Así siguen las cosas, año tras año, estado tras estado. Inversores y empresarios que deberían tener la misma libertad para gestionar un casino que para abrir una zapatería o publicar un periódico son obligados a atravesar un laberinto político caro y agotador, con frecuencia sin garantía ninguna de que se permita abrir casinos alguna vez, por no mencionar que luego además tendrán que obtener una licencia para construir el suyo. ¿Qué otros pacíficos negocios dedicados a ofrecer una forma popular de ocio afrontan tan formidables barreras legales y políticas para poder funcionar?

¿Por qué los gobiernos estatales tratan a los casinos y sus futuros dueños de esta manera? Ciertamente no puede ser debido a ninguna objeción contra el juego en general, pues 42 estados y el distrito de Columbia tienen loterías estatales, con ingresos anuales de más de 50.000 millones de dólares. No se puede deber a que el juego sea intrínsecamente inmoral. Incontables iglesias y organizaciones religiosas recaudan fondos a través de bingos, loterías y noches en Las Vegas. Y ciertamente no puede decirse que el juego incumpla nuestras tradiciones nacionales. En 1776, el Congreso Continental estableció una lotería nacional para ayudar a financiar la Guerra Revolucionaria. Los barcos casino prosperaban por el Mississippi de Mark Twain. Los salones de juego fueron un pilar fundamental de la fiebre del oro californiana. El juego es tan americano como el bourbon y Betty Ross.

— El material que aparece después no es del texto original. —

**config.mk**
```make
export PLATFORM = sky130hd
export DESIGN_NAME = frfc_ctrl
export DESIGN_NICKNAME = d
export VERILOG_FILES = /design/src/rtl/frfc_pkg.sv /design/src/rtl/frfc_ctrl.sv
export SDC_FILE = /design/constraint.sdc
export NUM_CORES = 1
export LEC_CHECK = 0
export ABC_CLOCK_PERIOD_IN_PS = 4200
export BUFFER_PORTS_ARGS = -buffer_cell sky130_fd_sc_hd__clkbuf_2
export CAP_MARGIN = 20
export CELL_PAD_IN_SITES_DETAIL_PLACEMENT = 2
export CELL_PAD_IN_SITES_GLOBAL_PLACEMENT = 2
export CORE_AREA = 2 2 39 41
export CTS_CLUSTER_SIZE = 30
export DETAILED_ROUTE_END_ITERATION = 16
export DIE_AREA = 0 0 41 43
export PLACE_DENSITY = 0.72
export SLEW_MARGIN = 5
export SYNTH_ARGS = -nofsm -noshare
export SYNTH_HDL_FRONTEND = slang
export SYNTH_SLANG_ARGS = --single-unit
```
**constraint.sdc**
```tcl
create_clock -name clock -period 4.2 [get_ports clock]
set_input_delay 0.21 -clock clock [delete_from_list [all_inputs] [get_ports clock]]
set_output_delay 0.21 -clock clock [all_outputs]
set_load 0.02 [all_outputs]
```
**src/rtl/frfc_pkg.sv**
```systemverilog
// ----------------------------------------------------------------------------
// frfc_pkg
// Shared types and constants of the finite radix fraction check.
// ----------------------------------------------------------------------------
package frfc_pkg;

   // Field widths
   localparam int unsigned NUM_W   = 30;
   localparam int unsigned CNT_W   = 4;
   localparam int unsigned RADIX_W = 16;
   localparam int unsigned POW_W   = 50;

   // Limits of the check
   localparam int unsigned MAX_DIGITS       = 9;
   localparam int unsigned MAX_BASE_FACTORS = 8;

   // Reset value of the radix register
   localparam logic [RADIX_W-1:0] RADIX_RESET = 16'd10;

   // Reciprocals for exact division by small constants
   localparam logic [31:0] RECIP5_32  = 32'hCCCC_CCCD;  // n/5 = (n*R) >> 34
   localparam int unsigned RECIP5_SH  = 34;
   localparam logic [15:0] RECIP3_16  = 16'hAAAB;       // n/3 = (n*R) >> 17
   localparam int unsigned RECIP3_SH  = 17;
   localparam logic [15:0] RECIP5_16  = 16'hCCCD;       // n/5 = (n*R) >> 18
   localparam int unsigned RECIP5S_SH = 18;

   typedef logic [POW_W-1:0] pow_type;

   // Commands from the controller to the datapath
   typedef struct packed {
      logic load;   // capture an input word and its range checks
      logic mul;    // form the quotient of the working value by five
      logic chk;    // replace the working value by its quotient
      logic emit;   // move the verdict into the output register
   } dp_cmd_type;

   // Status from the datapath to the controller
   typedef struct packed {
      logic loop_done;  // out of range, or all places stripped of five
      logic rem_zero;   // working value divisible by five
   } dp_sts_type;

   // Controller states
   typedef enum logic [3:0] {
      ST_IDLE = 4'b0001,
      ST_MUL  = 4'b0010,
      ST_CHK  = 4'b0100,
      ST_DONE = 4'b1000
   } state_type;

   // Ten to the power d
   function automatic pow_type pow10(input logic [CNT_W-1:0] d);
      pow_type p;
      case (d)
         4'd0:    p = POW_W'(64'd1);
         4'd1:    p = POW_W'(64'd10);
         4'd2:    p = POW_W'(64'd100);
         4'd3:    p = POW_W'(64'd1000);
         4'd4:    p = POW_W'(64'd10000);
         4'd5:    p = POW_W'(64'd100000);
         4'd6:    p = POW_W'(64'd1000000);
         4'd7:    p = POW_W'(64'd10000000);
         4'd8:    p = POW_W'(64'd100000000);
         4'd9:    p = POW_W'(64'd1000000000);
         4'd10:   p = POW_W'(64'd10000000000);
         4'd11:   p = POW_W'(64'd100000000000);
         4'd12:   p = POW_W'(64'd1000000000000);
         4'd13:   p = POW_W'(64'd10000000000000);
         4'd14:   p = POW_W'(64'd100000000000000);
         default: p = POW_W'(64'd1000000000000000);
      endcase
      return p;
   endfunction

endpackage

```
**src/rtl/frfc_ctrl.sv**
```systemverilog
// ----------------------------------------------------------------------------
// frfc_ctrl
// Sequencer of the check: accepts a word, steps the divide-by-five loop of
// the datapath and hands the verdict to the output register.
// ----------------------------------------------------------------------------
module frfc_ctrl
   import frfc_pkg::*;
(
   input  logic       clock,
   input  logic       reset,
   input  logic       req_tvalid,
   output logic       req_tready,
   output logic       rsp_tvalid,
   input  logic       rsp_tready,
   output dp_cmd_type cmd,
   input  dp_sts_type sts
);

   state_type state_ff, state_in;
   logic      out_valid_ff, out_valid_in;
   logic      out_free;

   // Output register can take a word this cycle
   assign out_free = !out_valid_ff || rsp_tready;

   assign req_tready = (state_ff == ST_IDLE);
   assign rsp_tvalid = out_valid_ff;

   // Decode datapath commands
   always_comb begin
      cmd.load = (state_ff == ST_IDLE) && req_tvalid;
      cmd.mul  = (state_ff == ST_MUL) && !sts.loop_done;
      cmd.chk  = (state_ff == ST_CHK) && sts.rem_zero;
      cmd.emit = (state_ff == ST_DONE) && out_free;
   end

   // Advance the sequence
   always_comb begin
      state_in = state_ff;
      case (state_ff)
         ST_IDLE: begin
            if (req_tvalid) state_in = ST_MUL;
         end
         ST_MUL: begin
            state_in = sts.loop_done ? ST_DONE : ST_CHK;
         end
         ST_CHK: begin
            state_in = sts.rem_zero ? ST_MUL : ST_DONE;
         end
         ST_DONE: begin
            if (out_free) state_in = ST_IDLE;
         end
         default: begin
            state_in = ST_IDLE;
         end
      endcase
   end

   // Set on emit, drop when taken
   always_comb begin
      if (cmd.emit) out_valid_in = 1'b1;
      else if (rsp_tready) out_valid_in = 1'b0;
      else out_valid_in = out_valid_ff;
   end

   always_ff @(posedge clock) begin
      if (reset) begin
         state_ff     <= ST_IDLE;
         out_valid_ff <= 1'b0;
      end else begin
         state_ff     <= state_in;
         out_valid_ff <= out_valid_in;
      end
   end

endmodule

```
# Word level (Yosys, flattened, before mapping)
# Cells that the tools add are included.
[totals]
input_bits = 6
register_bits = 5
out_inout_bits = 6
word_cells = 24
[classes]
n_eq_ne = 6
mux = 7
n_reduce_logical = 9
[ops]
columns = ["cell", "n"]
rows = [
  ["$mux 4", 4],
  ["$pmux 4 s4", 1],
  ["$eq 4x1->1 const B", 1],
  ["$eq 4x2->1 const B", 1],
  ["$eq 4x3->1 const B", 1],
  ["$eq 4x4->1 const B", 1],
  ["$logic_and 1x1->1", 4],
  ["$ne 2x2->1 const B", 2],
  ["$logic_not 1->1", 2],
  ["$mux 1", 2],
  ["$reduce_and 2->1", 1],
  ["$reduce_bool 2->1", 1],
  ["$logic_or 1x1->1", 1],
]

# Logic depth before layout (Yosys ltp)
[depth]
ltp_word = 4
ltp_mapped = 4
depth_no_buf = 3

# Worst setup path after synthesis
# Ideal clock, no wire load.
[synth_path]
kind = "register -> register"
startpoint = "reg state_ff[1]"
endpoint = "reg state_ff[0]"
arrival_time_ns = 1.409
t_required_ns = 4.080
synth_period_minus_slack_ns = 1.529
stages_incl_launch_ff = 5
slack_ns = 2.671
setup_time_ns = 0.120
n_path_buf = 1
path_cell_list = "dfxtp_1 buf_6 or4b_4 or3_1 a21boi_1"
[synth_between]
elab_chain_cells = 3
elab_cells_between_ends = 8
classes_between = "eq/ne: 6; mux: 1; reduce/logical: 1"
[synth_lines]
columns = ["item", "line", "rtl"]
rows = [
  ["from (decl)", "frfc_ctrl.sv:19", "state_type state_ff, state_in;"],
  ["from (signal assigned)", "frfc_ctrl.sv:71", "state_ff <= state_in;"],
  ["$eq 4x4->1 / $eq 4x1->1 (equally long branches)", "frfc_ctrl.sv:40", "case (state_ff)"],
  ["$ne 2x2->1 (no line)", "-", ""],
  ["$reduce_and 2->1 (no line)", "-", ""],
]
# Parallel ways exist; a longest one is shown, timed or not.
# A chain may end at the register's enable or synchronous reset.

==> impl_results.md <==
* Clk buf depth at 2
* Starting Density at 21.61%
* Area of the die at 1763 µm²
* Rel. slew slack at 81.74%
* Most common cell after layout, fill and taps aside: clkbuf_2
* Port Buffer Count at 11
* Tot GR Track Use at 10.85%
* Number of hold buffers added after cts at 0
* Max_cap viols at 0
* ANT nets after route at 0
* Yosys cell types at 24
* First-pass GRT wire length at 1214 µm
* Iteration count of the initial detailed-routing pass at 2
* Mapped Cells at 33
* Diodes inserted at 0
* Clock transition at path regs at 0.05 ns
* Post-CTS setup buffers at 0
* Num ports at 12
* Peak VDD IR at 0.0001368 V
* Crit share post-route at 42.61%
* Vias per inst at 4.645
* Critical-path top delay cell: or4b_4
* CTS Buf Count at 3
* DP Wirelength at 589.4 µm
* Most frequent cells in the layout: clkbuf_2 (11), dfxtp_1 (5), nor2_1 (3), clkbuf_4 (3)
* Slowest stage delay, CP at 0.58 ns
* 1st-iter DRT viols at 2
* CP Cell Sequence: or4b_4, and2b_2, clkbuf_2
* TritonCTS clock tree: done
* Routed via count at 288
* Hold Crit Class: in -> reg
* Drt drc at 0
* Global route overflow at 0
* WP buf/inv at 1
* WHS at 0.2117 ns
* Critical path arrival at 1.58 ns
* Fmax at 558.7 MHz
* Final hold vios at 0
* Leakage at 0.1537 nW
* Post-synth EDFFs at 0
* Syn Area/Cell at 9.062 µm²
* Vias in the first global route at 255
* Gpl congestion at 0.7376
* Seq/Total Area, Yosys at 33.47%
* Nature of the critical path startpoint: flip-flop
* Final cell count without fillers at 62
* Layout Area Growth over Synthesis at 27.61%
* Clk_lat worst skew at 0.25 ns
* Initial antenna violation count at 0
* Critical Path Sink Type: output port
* Setup Skew at 0.006561 ns
* # fillers at 172
* Core area at 1384 µm²
* Synthesized flop and latch total at 5
* Drt total wl at 717 µm
* Nets at 53
* PwrDens at 331.2 nW/µm²
* Cell Rows at 14
* Outcome: completed
* Critical path class: reg -> out
* Die Height at 43 µm
* Post-synthesis net count at 39
* Slew Viols, Final at 0
* Clock Sinks at 5
* PostCTS Resize Cnt at 0
* Routed length per instance at 11.56 µm
* Fraction of registers with async set/reset at 0%
* Util after Layout at 27.58%
* RSZ-0062 raised after global routing: no
* Synth Flop Type: dfxtp_1
* Largest net degree at the start of global routing at 9
* CP max FO at 7
* CP delay by family, top: simple AND/OR/NAND/NOR gates
* Crit path time final at 1.790 ns
* Layout cells sized above 1 at 39.13%
* Root buffer cell: clkbuf_4
* Fin Setup TNS at 0 ns
* Worst Max-Slew Pin Slew at 0.2701 ns
* Die X at 41 µm
* Required @ worst endpoint at 3.99 ns
* Placed insts at 58
* Yosys warns at 0
* Final setup fails at 0
* CTS H-tree depth at 1
* Mapped cell area at 299.0 µm²
==> sequential cells by signal, indices dropped and copies added, names as in the netlist <==
register / count
state_ff: 4
rsp_tvalid: 1
==> layer usage <==
metal | GRT usage (%) | vias up | wire, µm
met2 | 13.44 | 8 | 320
met1 | 13.23 | 133 | 335
met5 | 0 | - | 0
met4 | 8.000 | 0 | 14
met3 | 6.283 | 2 | 46
li1 | - | 145 | -
==> layout make-up <==
| class | instances | area [µm²] | area share [%] |
|---|---|---|---|
| Clock buffer | 4 | 26.28 | 6.885 |
| Tap cell | 16 | 20.02 | 5.246 |
| Multi-Input combinational cell | 25 | 176.4 | 46.23 |
| Sequential cell | 5 | 100.1 | 26.23 |
| Inverter | 1 | 3.754 | 0.9836 |
| Timing Repair Buffer | 11 | 55.05 | 14.43 |
==> cells in the mapped netlist (all sizes together), types with 2 or more instances <==
library cell / number / area share, %
and2b: 2 / 5.9
nor2: 3 / 3.8
buf: 2 / 6.3
and2: 2 / 4.6
nor3b: 2 / 5.0
nor4: 2 / 4.2
dfxtp: 5 / 33
==> worst paths after layout <==
kind / startpoint / endpoint / slack (ns) / cells past startpoint
worst max-delay path: state_ff[0]$_SDFFE_PP1P_ / cmd[0] / 2.41 / 3
worst min-delay path: reset / rsp_tvalid$_SDFFE_PP0P_ / 0.21 / 2
worst min register to register: state_ff[3]$_SDFFE_PP0P_ / state_ff[3]$_SDFFE_PP0P_ / 0.57 / 1
worst max register to register: state_ff[0]$_SDFFE_PP1P_ / state_ff[0]$_SDFFE_PP1P_ / 2.64 / 3
==> power breakdown <==
group          switching, W  internal, W
Sequential       0.00000300    0.0000492
Combinational    0.00000884   0.00000824
Clock             0.0000211    0.0000360
==> metrics by stage <==
stage                power [W]  instance area, µm²  worst slack (ns)
finish               0.0001264               381.6             2.410
global route         0.0001346               381.6             2.349
CTS                  0.0001291               381.6             2.393
detailed placement  0.00007050               355.3             2.636
global placement    0.00007003               355.3             2.659
floorplan           0.00006413               299.0             2.671
==> cell families after synthesis <==
| logic type | count (synthesis) | share of synthesized area [%] |
|---|---|---|
| AO/OA/AOI/OAI | 6 | 15.07 |
| XOR/XNOR | 1 | 2.929 |
| buffers and inverters | 3 | 7.531 |
| flip-flops | 5 | 33.47 |
| AND/OR/NAND/NOR | 18 | 41.01 |
No activity file was read; power rests on OpenSTA's default activity.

No hay buena razón por la que deba estar tan estrictamente acotado el acceso a un negocio de casinos. Es cierto, como señalan el gobernador de Kentucky y muchos otros, que el juego tiene costes sociales. Aunque es una diversión inofensiva para la mayor parte de la gente, algunos jugadores se vuelven adictos. El juego compulsivo puede arruinar vidas y destrozar familias; David D' Alejandro, ex presidente de John Hancock, escribió hace poco la conmovedora historia de la miseria que él y su familia soportaron a causa de la adición de su padre al juego.

Pero el alcoholismo devasta aún más vidas que el juego, pese a lo cual nadie piensa que debamos volver a la ley seca o hacer completamente imposible abrir un bar o una bodega. Los accidentes de tráfico matan cada año a 40.000 estadounidenses y hieren de gravedad a decenas de miles más. Los costes sociales de los coches son muy elevados, pero nadie quiere que los legisladores criminalicen los concesionarios o decidan qué ciudades pueden tener uno. El perjuicio causado por las películas violentas o propagandísticas puede ser enorme, pero eso no es argumento a favor de que el Estado controle los estudios cinematográficos.

Las dificultades que atraviesan los jugadores compulsivos no deben ser minimizadas, pero tampoco empleadas para justificar el autoritarismo. El juego y los casinos no son para todos. Pero lo americano es pecar de liberales.